Giuliani: Nation Learned From Okla. City
Friday, April 20, 2007; 12:04 AM
OKLAHOMA CITY -- Rudy Giuliani told mourners gathered at the former site of the Alfred P. Murrah Federal Building on Thursday that the strength they showed after the bombing 12 years ago is an inspiration for survivors of Sept. 11 and the Virginia Tech shootings.
The presidential hopeful told the gathering of more than 300 at the Oklahoma City National Memorial that Oklahoma City became a "model of compassion and strength" after the bombing.
"A model that helped us several years later get through Sept. 11," said Giuliani, who was mayor of New York City at the time, "and a model that will help the people of Virginia Tech get through the terrible agonies that they are going through right now."
The ceremony included one second of silence for each of the 168 people killed. Each victim's name was recited.

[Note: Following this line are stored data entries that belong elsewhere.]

### config.mk
export PLATFORM = sky130hd
export DESIGN_NAME = framed_byte_deframer_fletcher
export DESIGN_NICKNAME = d
export VERILOG_FILES = /design/src/fbdf_pkg.sv /design/src/framed_byte_deframer_fletcher.sv
export SDC_FILE = /design/constraint.sdc
export NUM_CORES = 1
export LEC_CHECK = 0
export BUFFER_PORTS_ARGS = -buffer_cell sky130_fd_sc_hd__buf_2
export CORE_ASPECT_RATIO = 1.2
export CORE_MARGIN = 5
export CORE_UTILIZATION = 44
export CTS_CLUSTER_SIZE = 14
export DETAILED_ROUTE_END_ITERATION = 10
export PLACE_DENSITY = 0.59
export REMOVE_ABC_BUFFERS = 1
export SETUP_SLACK_MARGIN = 0.02
export SYNTH_ARGS = -nofsm -noshare
export SYNTH_HDL_FRONTEND = slang
export SYNTH_SLANG_ARGS = --single-unit
### constraint.sdc
create_clock -name clk -period 12.7 [get_ports clk]
set_input_delay 0.635 -clock clk [delete_from_list [all_inputs] [get_ports clk]]
set_output_delay 0.635 -clock clk [all_outputs]
set_load 0.005 [all_outputs]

Bombing survivor Martin Cash said time has not diminished the memory of the friends and co-workers he lost.
"We will never forget," he said. "And we're not going to let anybody else forget."

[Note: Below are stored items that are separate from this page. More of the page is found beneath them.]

**src/design/ptt_pkg.sv**
```systemverilog
// ----------------------------------------------------------------------------
// Periodic timer table package
// Shared request, result and entry types and the command and status codes.
// ----------------------------------------------------------------------------
package ptt_pkg;

  localparam logic [1:0] CMD_ADD = 2'd0;
  localparam logic [1:0] CMD_DEL = 2'd1;
  localparam logic [1:0] CMD_CHK = 2'd2;

  localparam logic [1:0] STAT_OK    = 2'd0;
  localparam logic [1:0] STAT_DUP   = 2'd1;
  localparam logic [1:0] STAT_FULL  = 2'd2;
  localparam logic [1:0] STAT_EMPTY = 2'd3;

  typedef struct packed {
    logic [1:0]  command;
    logic [15:0] timer_key;
    logic [30:0] interval_ms;
    logic [15:0] repeat_count;
    logic [47:0] now_ms;
  } req_t;

  typedef struct packed {
    logic [1:0]  status;
    logic        fired;
    logic [15:0] fired_key;
    logic        last;
  } rsp_t;

  typedef struct packed {
    logic        valid;
    logic [15:0] key;
    logic [30:0] interval;
    logic [15:0] remaining;
    logic [47:0] last_time;
  } entry_t;

  typedef struct packed {
    logic   shift;
    entry_t wb;
  } ring_ctl_t;

  typedef enum logic [2:0] {
    S_IDLE,
    S_DUP,
    S_INS,
    S_DEL,
    S_CHK,
    S_FIN
  } ctl_state_t;

endpackage

```
**src/design/ptt_cell.sv**
```systemverilog
// ----------------------------------------------------------------------------
// Periodic timer table cell
// Holds one timer entry and loads its d input (neighbor or write-back) on shift.
// ----------------------------------------------------------------------------
module ptt_cell (
  input  logic            clk,
  input  logic            rst_n,
  input  logic            shift,
  input  ptt_pkg::entry_t d,
  output ptt_pkg::entry_t q
);

  logic            valid_r;
  ptt_pkg::entry_t data_r;

  always_ff @(posedge clk) begin
    if (!rst_n) begin
      valid_r <= 1'b0;
    end else if (shift) begin
      valid_r <= d.valid;
    end
  end

  always_ff @(posedge clk) begin
    if (shift) begin
      data_r <= d;
    end
  end

  always_comb begin
    q       = data_r;
    q.valid = valid_r;
  end

endmodule

```
**src/design/ptt_ctrl.sv**
```systemverilog
// ----------------------------------------------------------------------------
// Periodic timer table controller
// Sequences ring passes and processes the entry at the head of the ring.
// ----------------------------------------------------------------------------
module ptt_ctrl #(
  parameter int SLOTS = 16
) (
  input  logic               clk,
  input  logic               rst_n,
  input  logic               start,
  output logic               busy,
  input  ptt_pkg::req_t      in_data,
  output logic               out_strobe,
  output ptt_pkg::rsp_t      out_data,
  input  ptt_pkg::entry_t    head,
  output ptt_pkg::ring_ctl_t ring
);

  localparam int CW = (SLOTS > 1) ? $clog2(SLOTS) : 1;
  localparam int TW = $clog2(SLOTS + 1);

  ptt_pkg::ctl_state_t state_r, state_nxt;
  logic [CW-1:0]       cnt_r, cnt_nxt;
  logic [TW-1:0]       total_r, total_nxt;
  ptt_pkg::req_t       req_r;
  logic                flag_r, flag_nxt;
  ptt_pkg::entry_t     carry_r, carry_nxt;
  logic                carry_pend_r, carry_pend_nxt;
  logic                pend_r, pend_nxt;
  logic [15:0]         pend_key_r, pend_key_nxt;
  logic                out_valid_r, out_valid_nxt;
  ptt_pkg::rsp_t       out_data_r, out_data_nxt;
  logic                cnt_end;
  logic                key_hit;
  logic [48:0]         due;
  logic                due_hit;
  logic                accept;

  assign busy       = (state_r != ptt_pkg::S_IDLE);
  assign accept     = start && !busy;
  assign out_strobe = out_valid_r;
  assign out_data   = out_data_r;
  assign cnt_end    = (cnt_r == CW'(SLOTS - 1));
  assign key_hit    = head.valid && (head.key == req_r.timer_key);
  assign due        = {1'b0, head.last_time} + 49'(head.interval);
  assign due_hit    = head.valid && (due <= {1'b0, req_r.now_ms});

  always_ff @(posedge clk) begin
    if (!rst_n) begin
      state_r      <= ptt_pkg::S_IDLE;
      cnt_r        <= '0;
      total_r      <= '0;
      flag_r       <= 1'b0;
      carry_pend_r <= 1'b0;
      pend_r       <= 1'b0;
      out_valid_r  <= 1'b0;
    end else begin
      state_r      <= state_nxt;
      cnt_r        <= cnt_nxt;
      total_r      <= total_nxt;
      flag_r       <= flag_nxt;
      carry_pend_r <= carry_pend_nxt;
      pend_r       <= pend_nxt;
      out_valid_r  <= out_valid_nxt;
    end
  end

  always_ff @(posedge clk) begin
    if (accept) begin
      req_r <= in_data;
    end
    carry_r    <= carry_nxt;
    pend_key_r <= pend_key_nxt;
    out_data_r <= out_data_nxt;
  end

  always_comb begin
    state_nxt      = state_r;
    cnt_nxt        = cnt_r;
    total_nxt      = total_r;
    flag_nxt       = flag_r;
    carry_nxt      = carry_r;
    carry_pend_nxt = carry_pend_r;
    pend_nxt       = pend_r;
    pend_key_nxt   = pend_key_r;
    out_valid_nxt  = 1'b0;
    out_data_nxt   = '0;
    ring.shift     = 1'b0;
    ring.wb        = head;

    case (state_r)
      ptt_pkg::S_IDLE: begin
        cnt_nxt  = '0;
        flag_nxt = 1'b0;
        pend_nxt = 1'b0;
        if (accept) begin
          case (in_data.command)
            ptt_pkg::CMD_ADD: begin
              state_nxt = ptt_pkg::S_DUP;
            end
            ptt_pkg::CMD_DEL: begin
              if (total_r == '0) begin
                out_valid_nxt       = 1'b1;
                out_data_nxt.status = ptt_pkg::STAT_EMPTY;
                out_data_nxt.last   = 1'b1;
              end else begin
                state_nxt = ptt_pkg::S_DEL;
              end
            end
            ptt_pkg::CMD_CHK: begin
              state_nxt = ptt_pkg::S_CHK;
            end
            default: begin
              out_valid_nxt       = 1'b1;
              out_data_nxt.status = ptt_pkg::STAT_OK;
              out_data_nxt.last   = 1'b1;
            end
          endcase
        end
      end

      ptt_pkg::S_DUP: begin
        ring.shift = 1'b1;
        cnt_nxt    = cnt_r + 1'b1;
        flag_nxt   = flag_r || key_hit;
        if (cnt_end) begin
          cnt_nxt = '0;
          if (flag_r || key_hit) begin
            out_valid_nxt       = 1'b1;
            out_data_nxt.status = ptt_pkg::STAT_DUP;
            out_data_nxt.last   = 1'b1;
            state_nxt           = ptt_pkg::S_IDLE;
          end else if (total_r == TW'(SLOTS)) begin
            out_valid_nxt       = 1'b1;
            out_data_nxt.status = ptt_pkg::STAT_FULL;
            out_data_nxt.last   = 1'b1;
            state_nxt           = ptt_pkg::S_IDLE;
          end else begin
            carry_nxt.valid     = 1'b1;
            carry_nxt.key       = req_r.timer_key;
            carry_nxt.interval  = req_r.interval_ms;
            carry_nxt.remaining = req_r.repeat_count;
            carry_nxt.last_time = req_r.now_ms;
            carry_pend_nxt      = 1'b1;
            state_nxt           = ptt_pkg::S_INS;
          end
        end
      end

      ptt_pkg::S_INS: begin
        ring.shift = 1'b1;
        cnt_nxt    = cnt_r + 1'b1;
        if (carry_pend_r) begin
          ring.wb = carry_r;
          if (head.valid) begin
            carry_nxt = head;
          end else begin
            carry_pend_nxt = 1'b0;
          end
        end
        if (cnt_end) begin
          cnt_nxt             = '0;
          total_nxt           = total_r + 1'b1;
          out_valid_nxt       = 1'b1;
          out_data_nxt.status = ptt_pkg::STAT_OK;
          out_data_nxt.last   = 1'b1;
          state_nxt           = ptt_pkg::S_IDLE;
        end
      end

      ptt_pkg::S_DEL: begin
        ring.shift = 1'b1;
        cnt_nxt    = cnt_r + 1'b1;
        if (!flag_r && key_hit) begin
          ring.wb.valid = 1'b0;
          flag_nxt      = 1'b1;
          total_nxt     = total_r - 1'b1;
        end
        if (cnt_end) begin
          cnt_nxt             = '0;
          out_valid_nxt       = 1'b1;
          out_data_nxt.status = ptt_pkg::STAT_OK;
          out_data_nxt.last   = 1'b1;
          state_nxt           = ptt_pkg::S_IDLE;
        end
      end

      ptt_pkg::S_CHK: begin
        ring.shift = 1'b1;
        cnt_nxt    = cnt_r + 1'b1;
        if (due_hit) begin
          ring.wb.last_time = due[47:0];
          if (head.remaining != '0) begin
            ring.wb.remaining = head.remaining - 1'b1;
            if (head.remaining == 16'd1) begin
              ring.wb.valid = 1'b0;
              total_nxt     = total_r - 1'b1;
            end
          end
          if (pend_r) begin
            out_valid_nxt          = 1'b1;
            out_data_nxt.status    = ptt_pkg::STAT_OK;
            out_data_nxt.fired     = 1'b1;
            out_data_nxt.fired_key = pend_key_r;
          end
          pend_nxt     = 1'b1;
          pend_key_nxt = head.key;
        end
        if (cnt_end) begin
          cnt_nxt   = '0;
          state_nxt = ptt_pkg::S_FIN;
        end
      end

      ptt_pkg::S_FIN: begin
        out_valid_nxt       = 1'b1;
        out_data_nxt.status = ptt_pkg::STAT_OK;
        out_data_nxt.last   = 1'b1;
        if (pend_r) begin
          out_data_nxt.fired     = 1'b1;
          out_data_nxt.fired_key = pend_key_r;
        end
        pend_nxt  = 1'b0;
        state_nxt = ptt_pkg::S_IDLE;
      end

      default: begin
        state_nxt = ptt_pkg::S_IDLE;
      end
    endcase
  end

  a_total_bound: assert property (@(posedge clk) disable iff (!rst_n)
    total_r <= TW'(SLOTS))
    else $error("timer count exceeds table size");

  a_insert_done: assert property (@(posedge clk) disable iff (!rst_n)
    (state_r == ptt_pkg::S_INS && cnt_end) |=> !carry_pend_r)
    else $error("new timer was not placed during the insert pass");

  a_partial_in_check: assert property (@(posedge clk) disable iff (!rst_n)
    (out_valid_r && !out_data_r.last) |->
      (state_r == ptt_pkg::S_CHK || state_r == ptt_pkg::S_FIN))
    else $error("non-final result outside a check");

  a_fired_ok: assert property (@(posedge clk) disable iff (!rst_n)
    (out_valid_r && out_data_r.fired) |->
      (out_data_r.status == ptt_pkg::STAT_OK && $past(state_r) == ptt_pkg::S_CHK) ||
      (out_data_r.status == ptt_pkg::STAT_OK && $past(state_r) == ptt_pkg::S_FIN))
    else $error("firing reported outside a check");

  a_busy_quiet: assert property (@(posedge clk) disable iff (!rst_n)
    (state_r == ptt_pkg::S_INS || state_r == ptt_pkg::S_DEL) |-> !out_valid_nxt || cnt_end)
    else $error("result issued in the middle of a pass");

endmodule

```
**src/design/periodic_timer_table.sv**
```systemverilog
// ----------------------------------------------------------------------------
// Periodic timer table
// An add is busy for a key scan pass over all SLOTS cells, plus an insert
// pass when it is taken; a delete for one pass, a check for one pass and the
// finish state; delete on an empty table and unused commands are never busy.
// The final result strobes in the cycle after the last busy cycle, and the next
// request can be taken in that cycle; fired results of a check come during the
// pass, one cycle each. Results cannot be stalled. Reset empties the table.
// ----------------------------------------------------------------------------
module periodic_timer_table #(
  parameter int SLOTS = 16
) (
  input  logic          clk,
  input  logic          rst_n,
  input  logic          start,
  output logic          busy,
  input  ptt_pkg::req_t in_data,
  output logic          out_strobe,
  output ptt_pkg::rsp_t out_data
);

  ptt_pkg::entry_t    chain [SLOTS];
  ptt_pkg::ring_ctl_t ring;

  ptt_ctrl #(
    .SLOTS(SLOTS)
  ) u_ctrl (
    .clk       (clk),
    .rst_n     (rst_n),
    .start     (start),
    .busy      (busy),
    .in_data   (in_data),
    .out_strobe(out_strobe),
    .out_data  (out_data),
    .head      (chain[0]),
    .ring      (ring)
  );

  for (genvar i = 0; i < SLOTS; i++) begin : g_cell
    if (i == SLOTS - 1) begin : g_tail
      ptt_cell u_cell (
        .clk  (clk),
        .rst_n(rst_n),
        .shift(ring.shift),
        .d    (ring.wb),
        .q    (chain[i])
      );
    end else begin : g_body
      ptt_cell u_cell (
        .clk  (clk),
        .rst_n(rst_n),
        .shift(ring.shift),
        .d    (chain[i+1]),
        .q    (chain[i])
      );
    end
  end

endmodule

```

Dina Abulon, whose stepfather Peter Avillanoza died in the bombing, said her family went through several agonizing days watching television as rescuers dug through the rubble searching for victims and survivors.
Abulon said she remembered Oklahoma City not for the bombing, but for the "countless acts of kindness" that members of the community showed her family as they waited to learn the fate of her stepfather.
"Oklahoma City is worthy of being deemed the heartland," said Abulon, her voice trembling with emotion. "The community embraced our family. Every letter reminded me that I wasn't alone."
Doris Jones, whose pregnant daughter, Carrie Ann Lenz, was killed in the bombing, said it is hard to believe it has been 12 years since she saw her daughter.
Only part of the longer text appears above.